The Outbreak of the Second World War
IT was now evident that the signing and breaking of the Munich Agreement was simply the latest step in a well-laid plan of political manoeuvring. By supporting General Franco in the Spanish Civil War since 1936, Hitler had ensured Spain would at least remain neutral. By supporting Italian Prime Minister Benito Mussolini’s invasion of Ethiopia in 1935, he had isolated Austria, and gained the support of a colonial power in North Africa capable of hindering Britain’s path to India and Singapore.

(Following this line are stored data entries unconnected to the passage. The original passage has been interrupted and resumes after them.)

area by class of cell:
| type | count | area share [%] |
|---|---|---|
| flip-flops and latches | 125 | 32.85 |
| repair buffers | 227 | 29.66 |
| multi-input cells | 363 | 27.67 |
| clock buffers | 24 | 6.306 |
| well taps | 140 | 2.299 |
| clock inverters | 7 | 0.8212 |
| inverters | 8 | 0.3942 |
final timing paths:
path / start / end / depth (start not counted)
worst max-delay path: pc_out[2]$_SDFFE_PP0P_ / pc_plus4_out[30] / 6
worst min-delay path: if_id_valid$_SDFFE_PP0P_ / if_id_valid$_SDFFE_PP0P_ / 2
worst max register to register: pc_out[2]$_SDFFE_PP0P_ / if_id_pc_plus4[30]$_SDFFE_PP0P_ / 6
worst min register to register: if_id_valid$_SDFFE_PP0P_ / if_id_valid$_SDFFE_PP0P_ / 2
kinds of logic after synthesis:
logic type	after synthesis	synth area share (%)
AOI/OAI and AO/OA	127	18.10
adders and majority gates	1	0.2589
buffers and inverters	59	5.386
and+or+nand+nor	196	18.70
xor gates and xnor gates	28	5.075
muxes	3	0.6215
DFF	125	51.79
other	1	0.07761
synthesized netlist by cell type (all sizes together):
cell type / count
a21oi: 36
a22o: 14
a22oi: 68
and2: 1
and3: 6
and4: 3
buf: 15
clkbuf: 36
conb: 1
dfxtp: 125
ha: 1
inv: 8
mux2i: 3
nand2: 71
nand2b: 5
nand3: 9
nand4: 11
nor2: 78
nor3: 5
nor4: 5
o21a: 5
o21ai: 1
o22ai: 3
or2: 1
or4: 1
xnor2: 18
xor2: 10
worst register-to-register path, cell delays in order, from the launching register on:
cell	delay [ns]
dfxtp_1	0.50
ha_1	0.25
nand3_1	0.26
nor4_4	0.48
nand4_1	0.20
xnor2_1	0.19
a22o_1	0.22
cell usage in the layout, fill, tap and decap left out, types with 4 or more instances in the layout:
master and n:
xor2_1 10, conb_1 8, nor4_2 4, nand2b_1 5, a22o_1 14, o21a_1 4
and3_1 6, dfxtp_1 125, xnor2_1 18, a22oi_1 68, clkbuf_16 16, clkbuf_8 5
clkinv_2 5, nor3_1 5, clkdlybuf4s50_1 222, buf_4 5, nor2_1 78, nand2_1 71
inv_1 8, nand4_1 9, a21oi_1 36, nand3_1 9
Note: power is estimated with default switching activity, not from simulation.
### src/rtl/ref_fetch_pkg.sv
// Shared constants for the reference-sequence port-A read sequencer.
// State encodings and word/byte geometry used by the control and the FIFO.
package ref_fetch_pkg;

  localparam logic [1:0] ST_IDLE  = 2'd0;
  localparam logic [1:0] ST_FETCH = 2'd1;
  localparam logic [1:0] ST_DRAIN = 2'd2;

  localparam int BYTES_PER_WORD = 4;
  localparam int WORD_SHIFT     = 2;

endpackage
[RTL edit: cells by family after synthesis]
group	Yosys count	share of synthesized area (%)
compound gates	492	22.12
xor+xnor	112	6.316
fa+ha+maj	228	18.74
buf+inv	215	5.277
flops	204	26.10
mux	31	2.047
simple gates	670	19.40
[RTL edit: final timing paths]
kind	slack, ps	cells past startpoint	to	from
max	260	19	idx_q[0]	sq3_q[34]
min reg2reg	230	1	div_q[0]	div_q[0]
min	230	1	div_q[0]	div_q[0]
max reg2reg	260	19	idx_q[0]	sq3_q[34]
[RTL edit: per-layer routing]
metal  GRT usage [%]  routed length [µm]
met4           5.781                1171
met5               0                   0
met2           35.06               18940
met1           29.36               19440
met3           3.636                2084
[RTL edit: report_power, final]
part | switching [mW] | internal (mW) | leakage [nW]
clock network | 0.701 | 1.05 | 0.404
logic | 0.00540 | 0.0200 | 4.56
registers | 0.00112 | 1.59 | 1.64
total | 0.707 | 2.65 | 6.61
==> config.mk <==
export PLATFORM = sky130hd
export DESIGN_NAME = frac_mv_search_flat
export DESIGN_NICKNAME = d
export VERILOG_FILES = /design/src/rtl/frac_mv_search_if.sv /design/src/rtl/frac_mv_search.sv /design/src/flat_wrapper.sv
export SDC_FILE = /design/constraint.sdc
export NUM_CORES = 2
export LEC_CHECK = 0
export BUFFER_PORTS_ARGS = -buffer_cell sky130_fd_sc_hd__buf_2
export CAP_MARGIN = 5
export CORE_ASPECT_RATIO = 0.9
export CORE_MARGIN = 1
export CORE_UTILIZATION = 50
export DETAILED_ROUTE_END_ITERATION = 7
export PLACE_DENSITY = 0.66
export SYNTH_ARGS = -nofsm -noshare
export SYNTH_HDL_FRONTEND = slang
export SYNTH_SLANG_ARGS = --single-unit
==> constraint.sdc <==
create_clock -name clk -period 17.6 [get_ports clk]
set_input_delay 4.4 -clock clk [delete_from_list [all_inputs] [get_ports clk]]
set_output_delay 4.4 -clock clk [all_outputs]
set_load 0.05 [all_outputs]
==> src/rtl/frac_mv_search_if.sv <==
// frac_mv_search_if: row input, flush and result handshake bundle for frac_mv_search.
interface frac_mv_search_if #(
    parameter int PIX_W  = 8,
    parameter int BLK_W  = 8,
    parameter int BLK_H  = 8,
    parameter int CAND_X = 3,
    parameter int CAND_Y = 3,
    parameter int MV_W   = 3
);
    localparam int NC    = CAND_X * CAND_Y;
    localparam int IDX_W = NC > 1 ? $clog2(NC) : 1;
    localparam int SAD_W = PIX_W + $clog2(BLK_W * BLK_H);
    logic                      flush;
    logic                      in_valid;
    logic                      in_ready;
    logic [BLK_W*PIX_W-1:0]    ref_row;
    logic [NC*BLK_W*PIX_W-1:0] cand_rows;
    logic                      out_valid;
    logic                      out_ready;
    logic [MV_W-1:0]           mvx;
    logic [MV_W-1:0]           mvy;
    logic [IDX_W-1:0]          best_idx;
    logic [SAD_W-1:0]          best_sad;
    modport master (
        output flush, in_valid, ref_row, cand_rows, out_ready,
        input  in_ready, out_valid, mvx, mvy, best_idx, best_sad
    );
    modport slave (
        input  flush, in_valid, ref_row, cand_rows, out_ready,
        output in_ready, out_valid, mvx, mvy, best_idx, best_sad
    );
endinterface
File: config.mk
export PLATFORM = sky130hd
export DESIGN_NAME = fetch_unit
export DESIGN_NICKNAME = d
export VERILOG_FILES = /design/src/rtl/fetch_unit.sv
export SDC_FILE = /design/constraint.sdc
export NUM_CORES = 1
export LEC_CHECK = 0
export CAP_MARGIN = 30
export CORE_MARGIN = 2
export CORE_UTILIZATION = 48
export CTS_BUF_LIST = sky130_fd_sc_hd__clkbuf_4
export CTS_CLUSTER_SIZE = 12
export DETAILED_ROUTE_END_ITERATION = 16
export PLACE_DENSITY = 0.82
export RECOVER_POWER = 100
export SLEW_MARGIN = 20
export SYNTH_ARGS = -nofsm -noshare
export SYNTH_HDL_FRONTEND = slang
export SYNTH_SLANG_ARGS = --single-unit
File: constraint.sdc
create_clock -name clock -period 2.8 [get_ports clock]
set_clock_uncertainty 0.2 [all_clocks]
set_input_delay 0.84 -clock clock [delete_from_list [all_inputs] [get_ports clock]]
set_output_delay 0.84 -clock clock [all_outputs]
set_load 0.02 [all_outputs]
==> config.mk <==
export PLATFORM = sky130hd
export DESIGN_NAME = shift_deser
export DESIGN_NICKNAME = d
export VERILOG_FILES = /design/src/rtl/shift_deser.sv
export SDC_FILE = /design/constraint.sdc
export NUM_CORES = 1
export LEC_CHECK = 0
export ABC_AREA = 0
export BUFFER_PORTS_ARGS = -buffer_cell sky130_fd_sc_hd__buf_2
export CORE_MARGIN = 1.5
export CORE_UTILIZATION = 54
export CTS_BUF_LIST = sky130_fd_sc_hd__clkbuf_8
export DETAILED_ROUTE_END_ITERATION = 10
export MAX_ROUTING_LAYER = met4
export PLACE_DENSITY_LB_ADDON = 0.08
export SYNTH_ARGS = -nofsm -noshare
export SYNTH_HDL_FRONTEND = slang
export SYNTH_SLANG_ARGS = --single-unit
export TNS_END_PERCENT = 30
==> constraint.sdc <==
create_clock -name clk -period 1.9 [get_ports clk]
set_input_delay 0.38 -clock clk [delete_from_list [all_inputs] [get_ports clk]]
set_output_delay 0.38 -clock clk [all_outputs]
set_load 0.005 [all_outputs]
==> src/rtl/shift_deser.sv <==
// shift_deser: double-buffered serial-to-parallel deserializer with optional parity check
// and overrun detection; LSB- or MSB-first bit order.
module shift_deser #(
    parameter int WIDTH      = 8,
    parameter int LSB_FIRST  = 1,
    parameter int PARITY_EN  = 0,
    parameter int PARITY_ODD = 0
) (
    input  logic             clk,
    input  logic             rst,
    input  logic             nxt_bit,
    input  logic             en,
    input  logic             clr,
    input  logic             ack,
    output logic [WIDTH-1:0] data_out,
    output logic             has_data,
    output logic             parity_err,
    output logic             overrun
);
    typedef enum logic {SHIFT, PARITY} state_t;
    localparam int CW = $clog2(WIDTH);
    localparam logic [CW-1:0] LAST = CW'(WIDTH - 1);

    state_t           state_q, state_d;
    logic [WIDTH-1:0] sreg_q, sreg_d, data_q, data_d, sh, word;
    logic [CW-1:0]    cnt_q, cnt_d;
    logic             par_q, par_d, has_q, has_d, perr_q, perr_d, ovr_q, ovr_d;
    logic             done, err;

    assign sh = (LSB_FIRST != 0) ? {nxt_bit, sreg_q[WIDTH-1:1]} : {sreg_q[WIDTH-2:0], nxt_bit};

    always_comb begin
        state_d = state_q;
        sreg_d  = sreg_q;
        cnt_d   = cnt_q;
        par_d   = par_q;
        data_d  = data_q;
        has_d   = has_q;
        perr_d  = perr_q;
        ovr_d   = ovr_q;
        done    = 1'b0;
        word    = sh;
        err     = 1'b0;
        if (has_q && ack) has_d = 1'b0;
        if (clr) begin
            state_d = SHIFT;
            sreg_d  = '0;
            cnt_d   = '0;
            par_d   = 1'b0;
            ovr_d   = 1'b0;
        end else if (en) begin
            if (state_q == SHIFT) begin
                sreg_d = sh;
                par_d  = par_q ^ nxt_bit;
                cnt_d  = cnt_q + 1'b1;
                if (cnt_q == LAST) begin
                    cnt_d = '0;
                    if (PARITY_EN != 0) state_d = PARITY;
                    else done = 1'b1;
                end
            end else begin
                done = 1'b1;
                word = sreg_q;
                err  = (par_q ^ nxt_bit) != PARITY_ODD[0];
            end
            // A completed word lands only if the output buffer is free or being freed now
            if (done) begin
                cnt_d   = '0;
                par_d   = 1'b0;
                state_d = SHIFT;
                if (!has_q || ack) begin
                    data_d = word;
                    perr_d = err;
                    has_d  = 1'b1;
                end else begin
                    ovr_d = 1'b1;
                end
            end
        end
    end

    always_ff @(posedge clk) begin
        if (!rst) begin
            state_q <= SHIFT;
            sreg_q  <= '0;
            cnt_q   <= '0;
            par_q   <= 1'b0;
            data_q  <= '0;
            has_q   <= 1'b0;
            perr_q  <= 1'b0;
            ovr_q   <= 1'b0;
        end else begin
            state_q <= state_d;
            sreg_q  <= sreg_d;
            cnt_q   <= cnt_d;
            par_q   <= par_d;
            data_q  <= data_d;
            has_q   <= has_d;
            perr_q  <= perr_d;
            ovr_q   <= ovr_d;
        end
    end

    assign data_out   = data_q;
    assign has_data   = has_q;
    assign parity_err = perr_q;
    assign overrun    = ovr_q;
endmodule
; ---- After elaboration in Yosys (flattened, before gate mapping)
; Cells that the tools add are included.
; Widths: inputs -> output; s select.
[word_totals]
word_cells = 26
out_inout_bits = 11
ff_bits = 21
input_bits = 6
[op_classes]
n_addsub = 1
n_bitwise = 3
reduce_logical = 6
n_eq_ne = 1
muxes = 10
[op_table]
columns = operator, count
row1 = $mux 1, 8
row2 = $mux 3, 2
row3 = $reduce_and 4->1, 1
row4 = $add 3x1->3 const B, 1
row5 = $eq 3x3->1 const B, 1
row6 = $not 1->1, 3
row7 = $reduce_and 3->1, 1
row8 = $reduce_or 2->1, 1
row9 = $logic_and 1x1->1, 1
row10 = $logic_not 1->1, 1
row11 = $logic_or 1x1->1, 1

; ---- Longest topological paths before layout
; Gate-level depths: netlist of the first run.
[depth]
word_depth = 7
depth_mapped = 5
ltp_nobuf = 5

; ---- Least setup slack after synthesis of the first run
; OpenSTA, ideal clock, no wires.
[synth_timing]
path_type = reg2reg
start = register cnt_q[0]
end = register data_q[0] (netlist: data_out[0])
setup_slack_ps = 537
path_buffers = 0
synth_period_minus_slack_ps = 1363
t_arrival_ps = 1292
t_required_ps = 1828
setup_ps = 72
path_stages_with_launch = 6
cell_sequence = dfxtp_1 ha_1 ha_1 nand2_1 nor3_4 mux2i_1
[synth_via]
elab_chain_cells = 5
[synth_rtl]
columns = item, line
row1 = from (decl), 26  ; logic [CW-1:0] cnt_q, cnt_d;
row2 = from (signal assigned), 95  ; cnt_q <= cnt_d;
row3 = $eq 3x3->1, 56  ; if (cnt_q == LAST) begin
row4 = $mux 1, 56
row5 = $mux 1, 51  ; end else if (en) begin
row6 = $mux 1, 45  ; if (clr) begin
row7 = $reduce_and 4->1 (no line), -
row8 = to (signal assigned), 97  ; data_q <= data_d;
row9 = to (decl), 25  ; logic [WIDTH-1:0] sreg_q, sreg_d, data_q, data_d, sh, word;
; No other way between the ends. The select of a mux whose other input is x is not followed.
; A chain may end at the register's enable or synchronous reset.

; ---- Worst setup path in the final report of the first run
[layout_timing]
start = register cnt_q[0]
end = register data_q[2] (netlist: data_out[2])
; The elaborated chain is that of the path after synthesis.

==> summary.md, run 1 <==
| Metric | Value |
|---|---|
| Status | `finished, final reports clean` |
| Number of setup violations in the final report | `0` |
| Layout cells sized above 1 | `20.6%` |
| IO buf count | `15` |
| Post-synth top area cell | `dfxtp_1` |
| Fmax | `636 MHz` |
| Pwr per Cell Area | `774 nW/µm²` |
| WP data required | `2080 ps` |
| Number of global-route vias before repair | `549` |
| Hold Fails Final Rpt | `0` |
| WL final | `1300 µm` |
| Yosys reg bits | `20` |
| Vias | `585` |
| Max rail drop VDD | `0.558 mV` |
| Worst Skew | `2.55 ps` |
| Post_cts resized | `0` |
| Max-cap violations | `0` |
| Residual DRC | `0` |
| Tmin final | `1570 ps` |
| I/O pins | `17` |
| Layout Nets | `108` |
| Die Area | `1750 µm²` |
| DP HPWL | `930 µm` |
| Crit path top cell by count | `ha_1` |
| Mapped Area | `812 µm²` |
| Clock buffer count from CTS | `3` |
| Largest cells by area after synthesis | `dfxtp_1, mux2i_1, nand2_1, nor2_1, ha_1` |
| CP max FO | `8` |
| Slew HR | `65.3%` |
| Iter 0 DRT Violations | `7` |
| GRT overflow | `0` |
| Count of different cell masters after synthesis | `18` |
| RD Place Congestion | `0.714` |
| Crit end category | `flop` |
| Post-synth top area share | `49.3%` |
| TritonCTS clock tree | `built` |
| CTS sink cnt | `20` |
| CTS Hold Bufs | `0` |
| Post-layout util | `68.9%` |
| WL/cell | `11.6 µm` |
| Dpl cell area | `888 µm²` |
| Global-route wire length before repair | `2260 µm` |
| Antenna fix cells | `0` |
| Leakage Power | `0.405 nW` |
| Top FF cell, synth | `dfxtp_1` |
| Tcrit/Tclk final | `82.7%` |
| Warnings from Yosys | `0` |
| Max H-tree Level | `1` |
| Die height | `41.8 µm` |
| Crit-path cells | `ha_1 > ha_1 > nand2_1 > nor3_4 > mux2i_1` |
| Area occupied by multi-input gates | `387 µm²` |
| Crit-path max cell delay | `430 ps` |
| Drt pass-1 iters | `4` |
| Reg area | `400 µm²` |
| Syn_nets | `92` |
| Synth top cells by count | `dfxtp_1, mux2i_1, nand2_1` |
| Critical path type | `flop to flop` |
| CP Launch Type | `flop` |
| Mapped Cells | `83` |
| Post-synthesis sequential area ratio | `49.3%` |
| Final cell count without fillers | `112` |
| Critical path's slowest cell | `nor3_4` |
| Setup_tns | `0 ps` |
| Via density | `5.22` |
| RSZ-0062 raised after global routing | `false` |
| Crit path DAT | `1750 ps` |
| Placed Cells | `109` |
| Initial core utilization | `60.1%` |
| Largest net degree at the start of global routing | `16` |
| CTS Buffer Depth | `2` |
| Total power | `719 µW` |
| Post-DRT Antenna Nets | `0` |
| EDFF count, synth | `0` |
| Count leader, synth | `dfxtp_1` |
| Worst-Skew Late Latency | `250 ps` |
| Ys async rst share | `0%` |
| Row cnt | `13` |
| Post-CTS Setup Inserts | `0` |
| Fill cells | `118` |
| Antenna violations before repair | `0` |
| Final Max Tran Viols | `0` |
| Synthesis-to-finish area growth | `14.5%` |
| Min-Delay Path Class | `input pin to flop` |
| Core area | `1350 µm²` |
| Global-route usage over all layers | `17.0%` |
| Slew @ Worst Pin | `519 ps` |
| CTS root buffer | `clkbuf_8` |
| Design area | `930 µm²` |
| Die Wd | `41.8 µm` |
| Mean Syn Cell Area | `9.78 µm²` |
| Reg clk slew, reported paths | `70 ps` |
==> state kept, by name, indices dropped and copies added, names as in the netlist <==
signal	flops
cnt_q	3
has_data	1
data_out	8
sreg_q	7
overrun	1
==> critical path, delay by kind of cell (launching register included) <==
family	cells	cell delay, ps
and+or+nand+nor	2	520
adders and majority gates	2	360
DFF	1	360
muxes	1	250
==> stage by stage <==
stage / hold WS [ps] / worst slack, ps
global route: 401 / 187
CTS: 390 / 306
detailed placement: 446 / 297
global placement: 441 / 335
finish: 389 / 329
floorplan: 437 / 537
==> cell families after synthesis <==
logic type      share of synthesized area (%)
compound gates                           2.31
fa+ha+maj                                4.62
buf+inv                                  3.08
flops                                    49.3
mux                                      21.0
other cells                             0.462
simple gates                             19.3
==> final timing paths <==
check,depth (start not counted),slack (ps),start,to
min,3,390,nxt_bit,sreg_q[7]
min reg2reg,2,450,data_out[6],data_out[6]
max,5,330,cnt_q[0],data_out[2]
max reg2reg,5,330,cnt_q[0],data_out[2]
==> metal layers <==
metal,part of all wire [%],GRT usage (%),up-vias
met5,0,-,-
met4,1.3,7.74,0
li1,-,-,300
met2,42,25.3,15
met3,4.1,3.91,2
met1,53,22.0,268
==> report_power, final <==
part | total [mW] | switching, mW | leakage, nW | internal, mW
Clock | 0.263 | 0.122 | 0.0216 | 0.141
Sequential | 0.423 | 0.00181 | 0.161 | 0.421
Combinational | 0.0330 | 0.0199 | 0.222 | 0.0130
==> cell usage in the layout (no fill, tap or decap), drive strengths merged <==
cell type  count
and3b          1
clkbuf         3
nand2         17
buf           16
a21oi          1
nor2          11
dfxtp         20
a31oi          1
ha             3
nand2b         2
o21a           1
conb           1
nor3           1
nor2b          1
nand3b         1
mux2i         17
==> cell type report <==
type                    count  share of cell area (%)
well taps                  15                    2.02
multi-input cells          58                    41.6
repair buffers             16                    8.88
flip-flops and latches     20                    43.1
clock buffers               3                    4.44
(Power assumes the default switching activity.)
==> run 2, diff against run 1 <==
--- a/config.mk
+++ b/config.mk
@@ -5,10 +5,10 @@
 export SDC_FILE = /design/constraint.sdc
 export NUM_CORES = 1
 export LEC_CHECK = 0
-export ABC_AREA = 0
+export ABC_AREA = 1
 export BUFFER_PORTS_ARGS = -buffer_cell sky130_fd_sc_hd__buf_2
 export CORE_MARGIN = 1.5
-export CORE_UTILIZATION = 54
+export CORE_UTILIZATION = 49
 export CTS_BUF_LIST = sky130_fd_sc_hd__clkbuf_8
 export DETAILED_ROUTE_END_ITERATION = 10
 export MAX_ROUTING_LAYER = met4
==> constraint.sdc (replaced) <==
create_clock -name clk -period 1.3 [get_ports clk]
set_input_delay 0.26 -clock clk [delete_from_list [all_inputs] [get_ports clk]]
set_output_delay 0.26 -clock clk [all_outputs]
set_load 0.005 [all_outputs]
==> run 2 against run 1 <==
  * The flow now finishes with violations (design-rule violations, negative setup slack)
  * Synthesized cell count grew 30%
  * Design area rose by 15%
  * Highest routed layer unchanged
  * First-iteration DRC count increased to 2.6 times the previous value
  * Critical path type unchanged
==> summary.md, run 2 <==
| Metric | Value |
|---|---|
| CP max FO | `8` |
| Fmax | `765 MHz` |
| Mapped Area | `845 µm²` |
| Hold Path Depth | `3` |
| RSZ-0062 raised after global routing | `true` |
| Count of different cell masters after synthesis | `14` |
| Final setup margin | `-7.49 ps` |
| GRT overflow | `0` |
| Row cnt | `14` |
| Number of global-route vias before repair | `624` |
| Mean Syn Cell Area | `7.82 µm²` |
| Max H-tree Level | `1` |
| Design area | `1070 µm²` |
| Crit-path cells | `ha_4 > ha_4 > nand2_4 > nor2_4 > buf_12 > nand3_1 > nand2_1 > nor2_1` |
| WL final | `1710 µm` |
| Layout Nets | `137` |
| Largest net degree at the start of global routing | `20` |
| Antenna violations before repair | `0` |
| Die Area | `1980 µm²` |
| Min-Delay Path Class | `input pin to flop` |
| Worst-Skew Late Latency | `250 ps` |
| Via density | `5.05` |
| Tcrit/Tclk final | `101%` |
| DP HPWL | `1020 µm` |
| Residual DRC | `2` |
| Global-route wire length before repair | `2880 µm` |
| Synth top cells by count | `dfxtp_1, a21oi_1, nor2_1` |
| Top FF cell, synth | `dfxtp_1` |
| Fill cells | `119` |
| Crit path DAT | `1450 ps` |
| Drt pass-1 iters | `7` |
| Reg clk slew, reported paths | `70 ps` |
| Worst hold slack | `282 ps` |
| Tmin final | `1310 ps` |
| Worst setup startpoint | `cnt_q[0]` |
| Crit path top cell by count | `ha_4` |
| RD Place Congestion | `0.726` |
| Die Wd | `44.5 µm` |
| Hold Fails Final Rpt | `0` |
| Vias | `717` |
| Clock buffer count from CTS | `3` |
| Crit-path max cell delay | `360 ps` |
| Global-route usage over all layers | `20.8%` |
| TritonCTS clock tree | `built` |
| Total power | `1.09 mW` |
| Critical path type | `flop to flop` |
| Max-cap violations | `0` |
| Iter 0 DRT Violations | `18` |
| Pwr per Cell Area | `1020 nW/µm²` |
| Yosys reg bits | `20` |
| Synthesis-to-finish area growth | `26.7%` |
| WP data required | `1440 ps` |
| Dpl ws | `-93.0 ps` |
| Post-synthesis sequential area ratio | `47.4%` |
| Syn_nets | `117` |
| DR WL met2 | `849 µm` |
| Reg2Reg Depth | `8` |
| Post-layout util | `68.6%` |
| Failing checks | `design-rule violations, negative setup slack` |
| Die height | `44.5 µm` |
| WL/cell | `12.0 µm` |
| Crit end category | `flop` |
| Max Used Layer | `met4` |
| Placed Cells | `135` |
| Max rail drop VDD | `0.460 mV` |
| Max reg flops | `8` |
| Worst Hold Launch | `nxt_bit` |
| IO buf count | `15` |
| Post-DRT Antenna Nets | `0` |
| Largest cells by area after synthesis | `dfxtp_1, a21oi_1, nor2_1, nand2_1, nand3_1` |
| Reg-to-reg startpoint | `cnt_q[0]` |
| CTS Hold Bufs | `0` |
| Number of setup violations in the final report | `5` |
| Setup_tns | `-22.9 ps` |
| Worst Skew | `6.81 ps` |
| Met3 Routed Length | `37 µm` |
| Met1 wire length | `810 µm` |
| EDFF count, synth | `0` |
| Critical path's slowest cell | `dfxtp_2` |
| Warnings from Yosys | `0` |
| Ys async rst share | `0%` |
| Post-synth top area cell | `dfxtp_1` |
| CP Launch Type | `flop` |
| Most frequent cells in the layout | `a21oi_1, dfxtp_1, buf_2` |
| Dpl cell area | `908 µm²` |
| Leakage Power | `0.467 nW` |
| CTS Buffer Depth | `2` |
| CTS root buffer | `clkbuf_8` |
| Count leader, synth | `dfxtp_1` |
| Initial core utilization | `54.2%` |
| Layout cells sized above 1 | `30.2%` |
| Status | `finished, violations left` |
| I/O pins | `17` |
| Mapped Cells | `108` |
| Core area | `1560 µm²` |
| Antenna fix cells | `0` |
| Post-synth top area share | `47.4%` |
| Final cell count without fillers | `142` |
| Final Max Tran Viols | `0` |
| CTS sink cnt | `20` |
==> run 2: final cells by class <==
type                            instances  area, µm²  share of cell area (%)
Inverter                               12       45.0                    4.21
Multi-Input combinational cell         70        408                    38.1
Clock buffer                            3       41.3                    3.86
Tap cell                               16       20.0                    1.87
Sequential cell                        20        403                    37.7
Timing Repair Buffer                   21        153                    14.3
==> run 2: kinds of logic after synthesis <==
kind of cell | synth area share (%)
AO/OA/AOI/OAI | 15.4
adder cells (fa/ha/maj) | 4.44
buffers and inverters | 10.8
flip-flops | 47.4
other | 0.444
AND/OR/NAND/NOR | 21.5
==> run 2: critical path: cells and delay by family, from the launching register on <==
| family | cells | cell delay (ps) |
|---|---|---|
| AND/OR/NAND/NOR | 5 | 400 |
| buffers and inverters | 1 | 150 |
| flip-flops | 1 | 360 |
| adder cells (fa/ha/maj) | 2 | 290 |
==> run 2: repair_timing <==
action / in CTS / in global routing
gates cloned: 1 / 0
resized for setup: 10 / 4
pin swaps: 4 / 6
setup endpoints to repair: 8 / 8
setup buffers: 2 / 1
==> run 2: power breakdown <==
group          switching [mW]  internal (mW)
logic                  0.0430         0.0238
registers             0.00573          0.622
clock network           0.189          0.206
==> run 2: final timing paths <==
kind,end,slack [ps]
worst min register to register,overrun,470
worst max-delay path,data_out[6],-7
worst min-delay path,sreg_q[7],280
worst max register to register,data_out[6],-7
==> run 2: layer usage <==
layer	GRT usage (%)	up-vias
met1	28.1	323
met4	7.27	0
met5	-	-
li1	-	381
met2	31.0	11
met3	3.67	2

Neville Chamberlain’s position weakened further when Germany eased past the Allies into Denmark and Norway in the Spring of 1940. He resigned in Churchill’s favour on May 10th, the day that Germany invaded Belgium and Holland, and just weeks before the scrambled evacuation of Dunkirk.*
On June 10th, Italy officially threw in with Germany, and declared war on a defiant Greece the following October.* France had already surrendered on June 22nd. From Norway to the Pyrenees, Britain faced a Europe united behind Germany.*
* See The Evacuation of Dunkirk.
* See The Day of ‘No’.
* It was not quite all Europe that Britain faced in 1940: Switzerland, Spain and Ireland remained neutral, and so at this point did the USSR. The entry of the USSR into ‘the Great Patriotic War’ on June 22nd, 1941, was a turning point; it is doubtful that the British Empire could have held out on her own, even with the help of the USA, which abandoned neutrality only after Japan’s surprise attack on Pearl Harbour, Honolulu, on December 7th, 1941.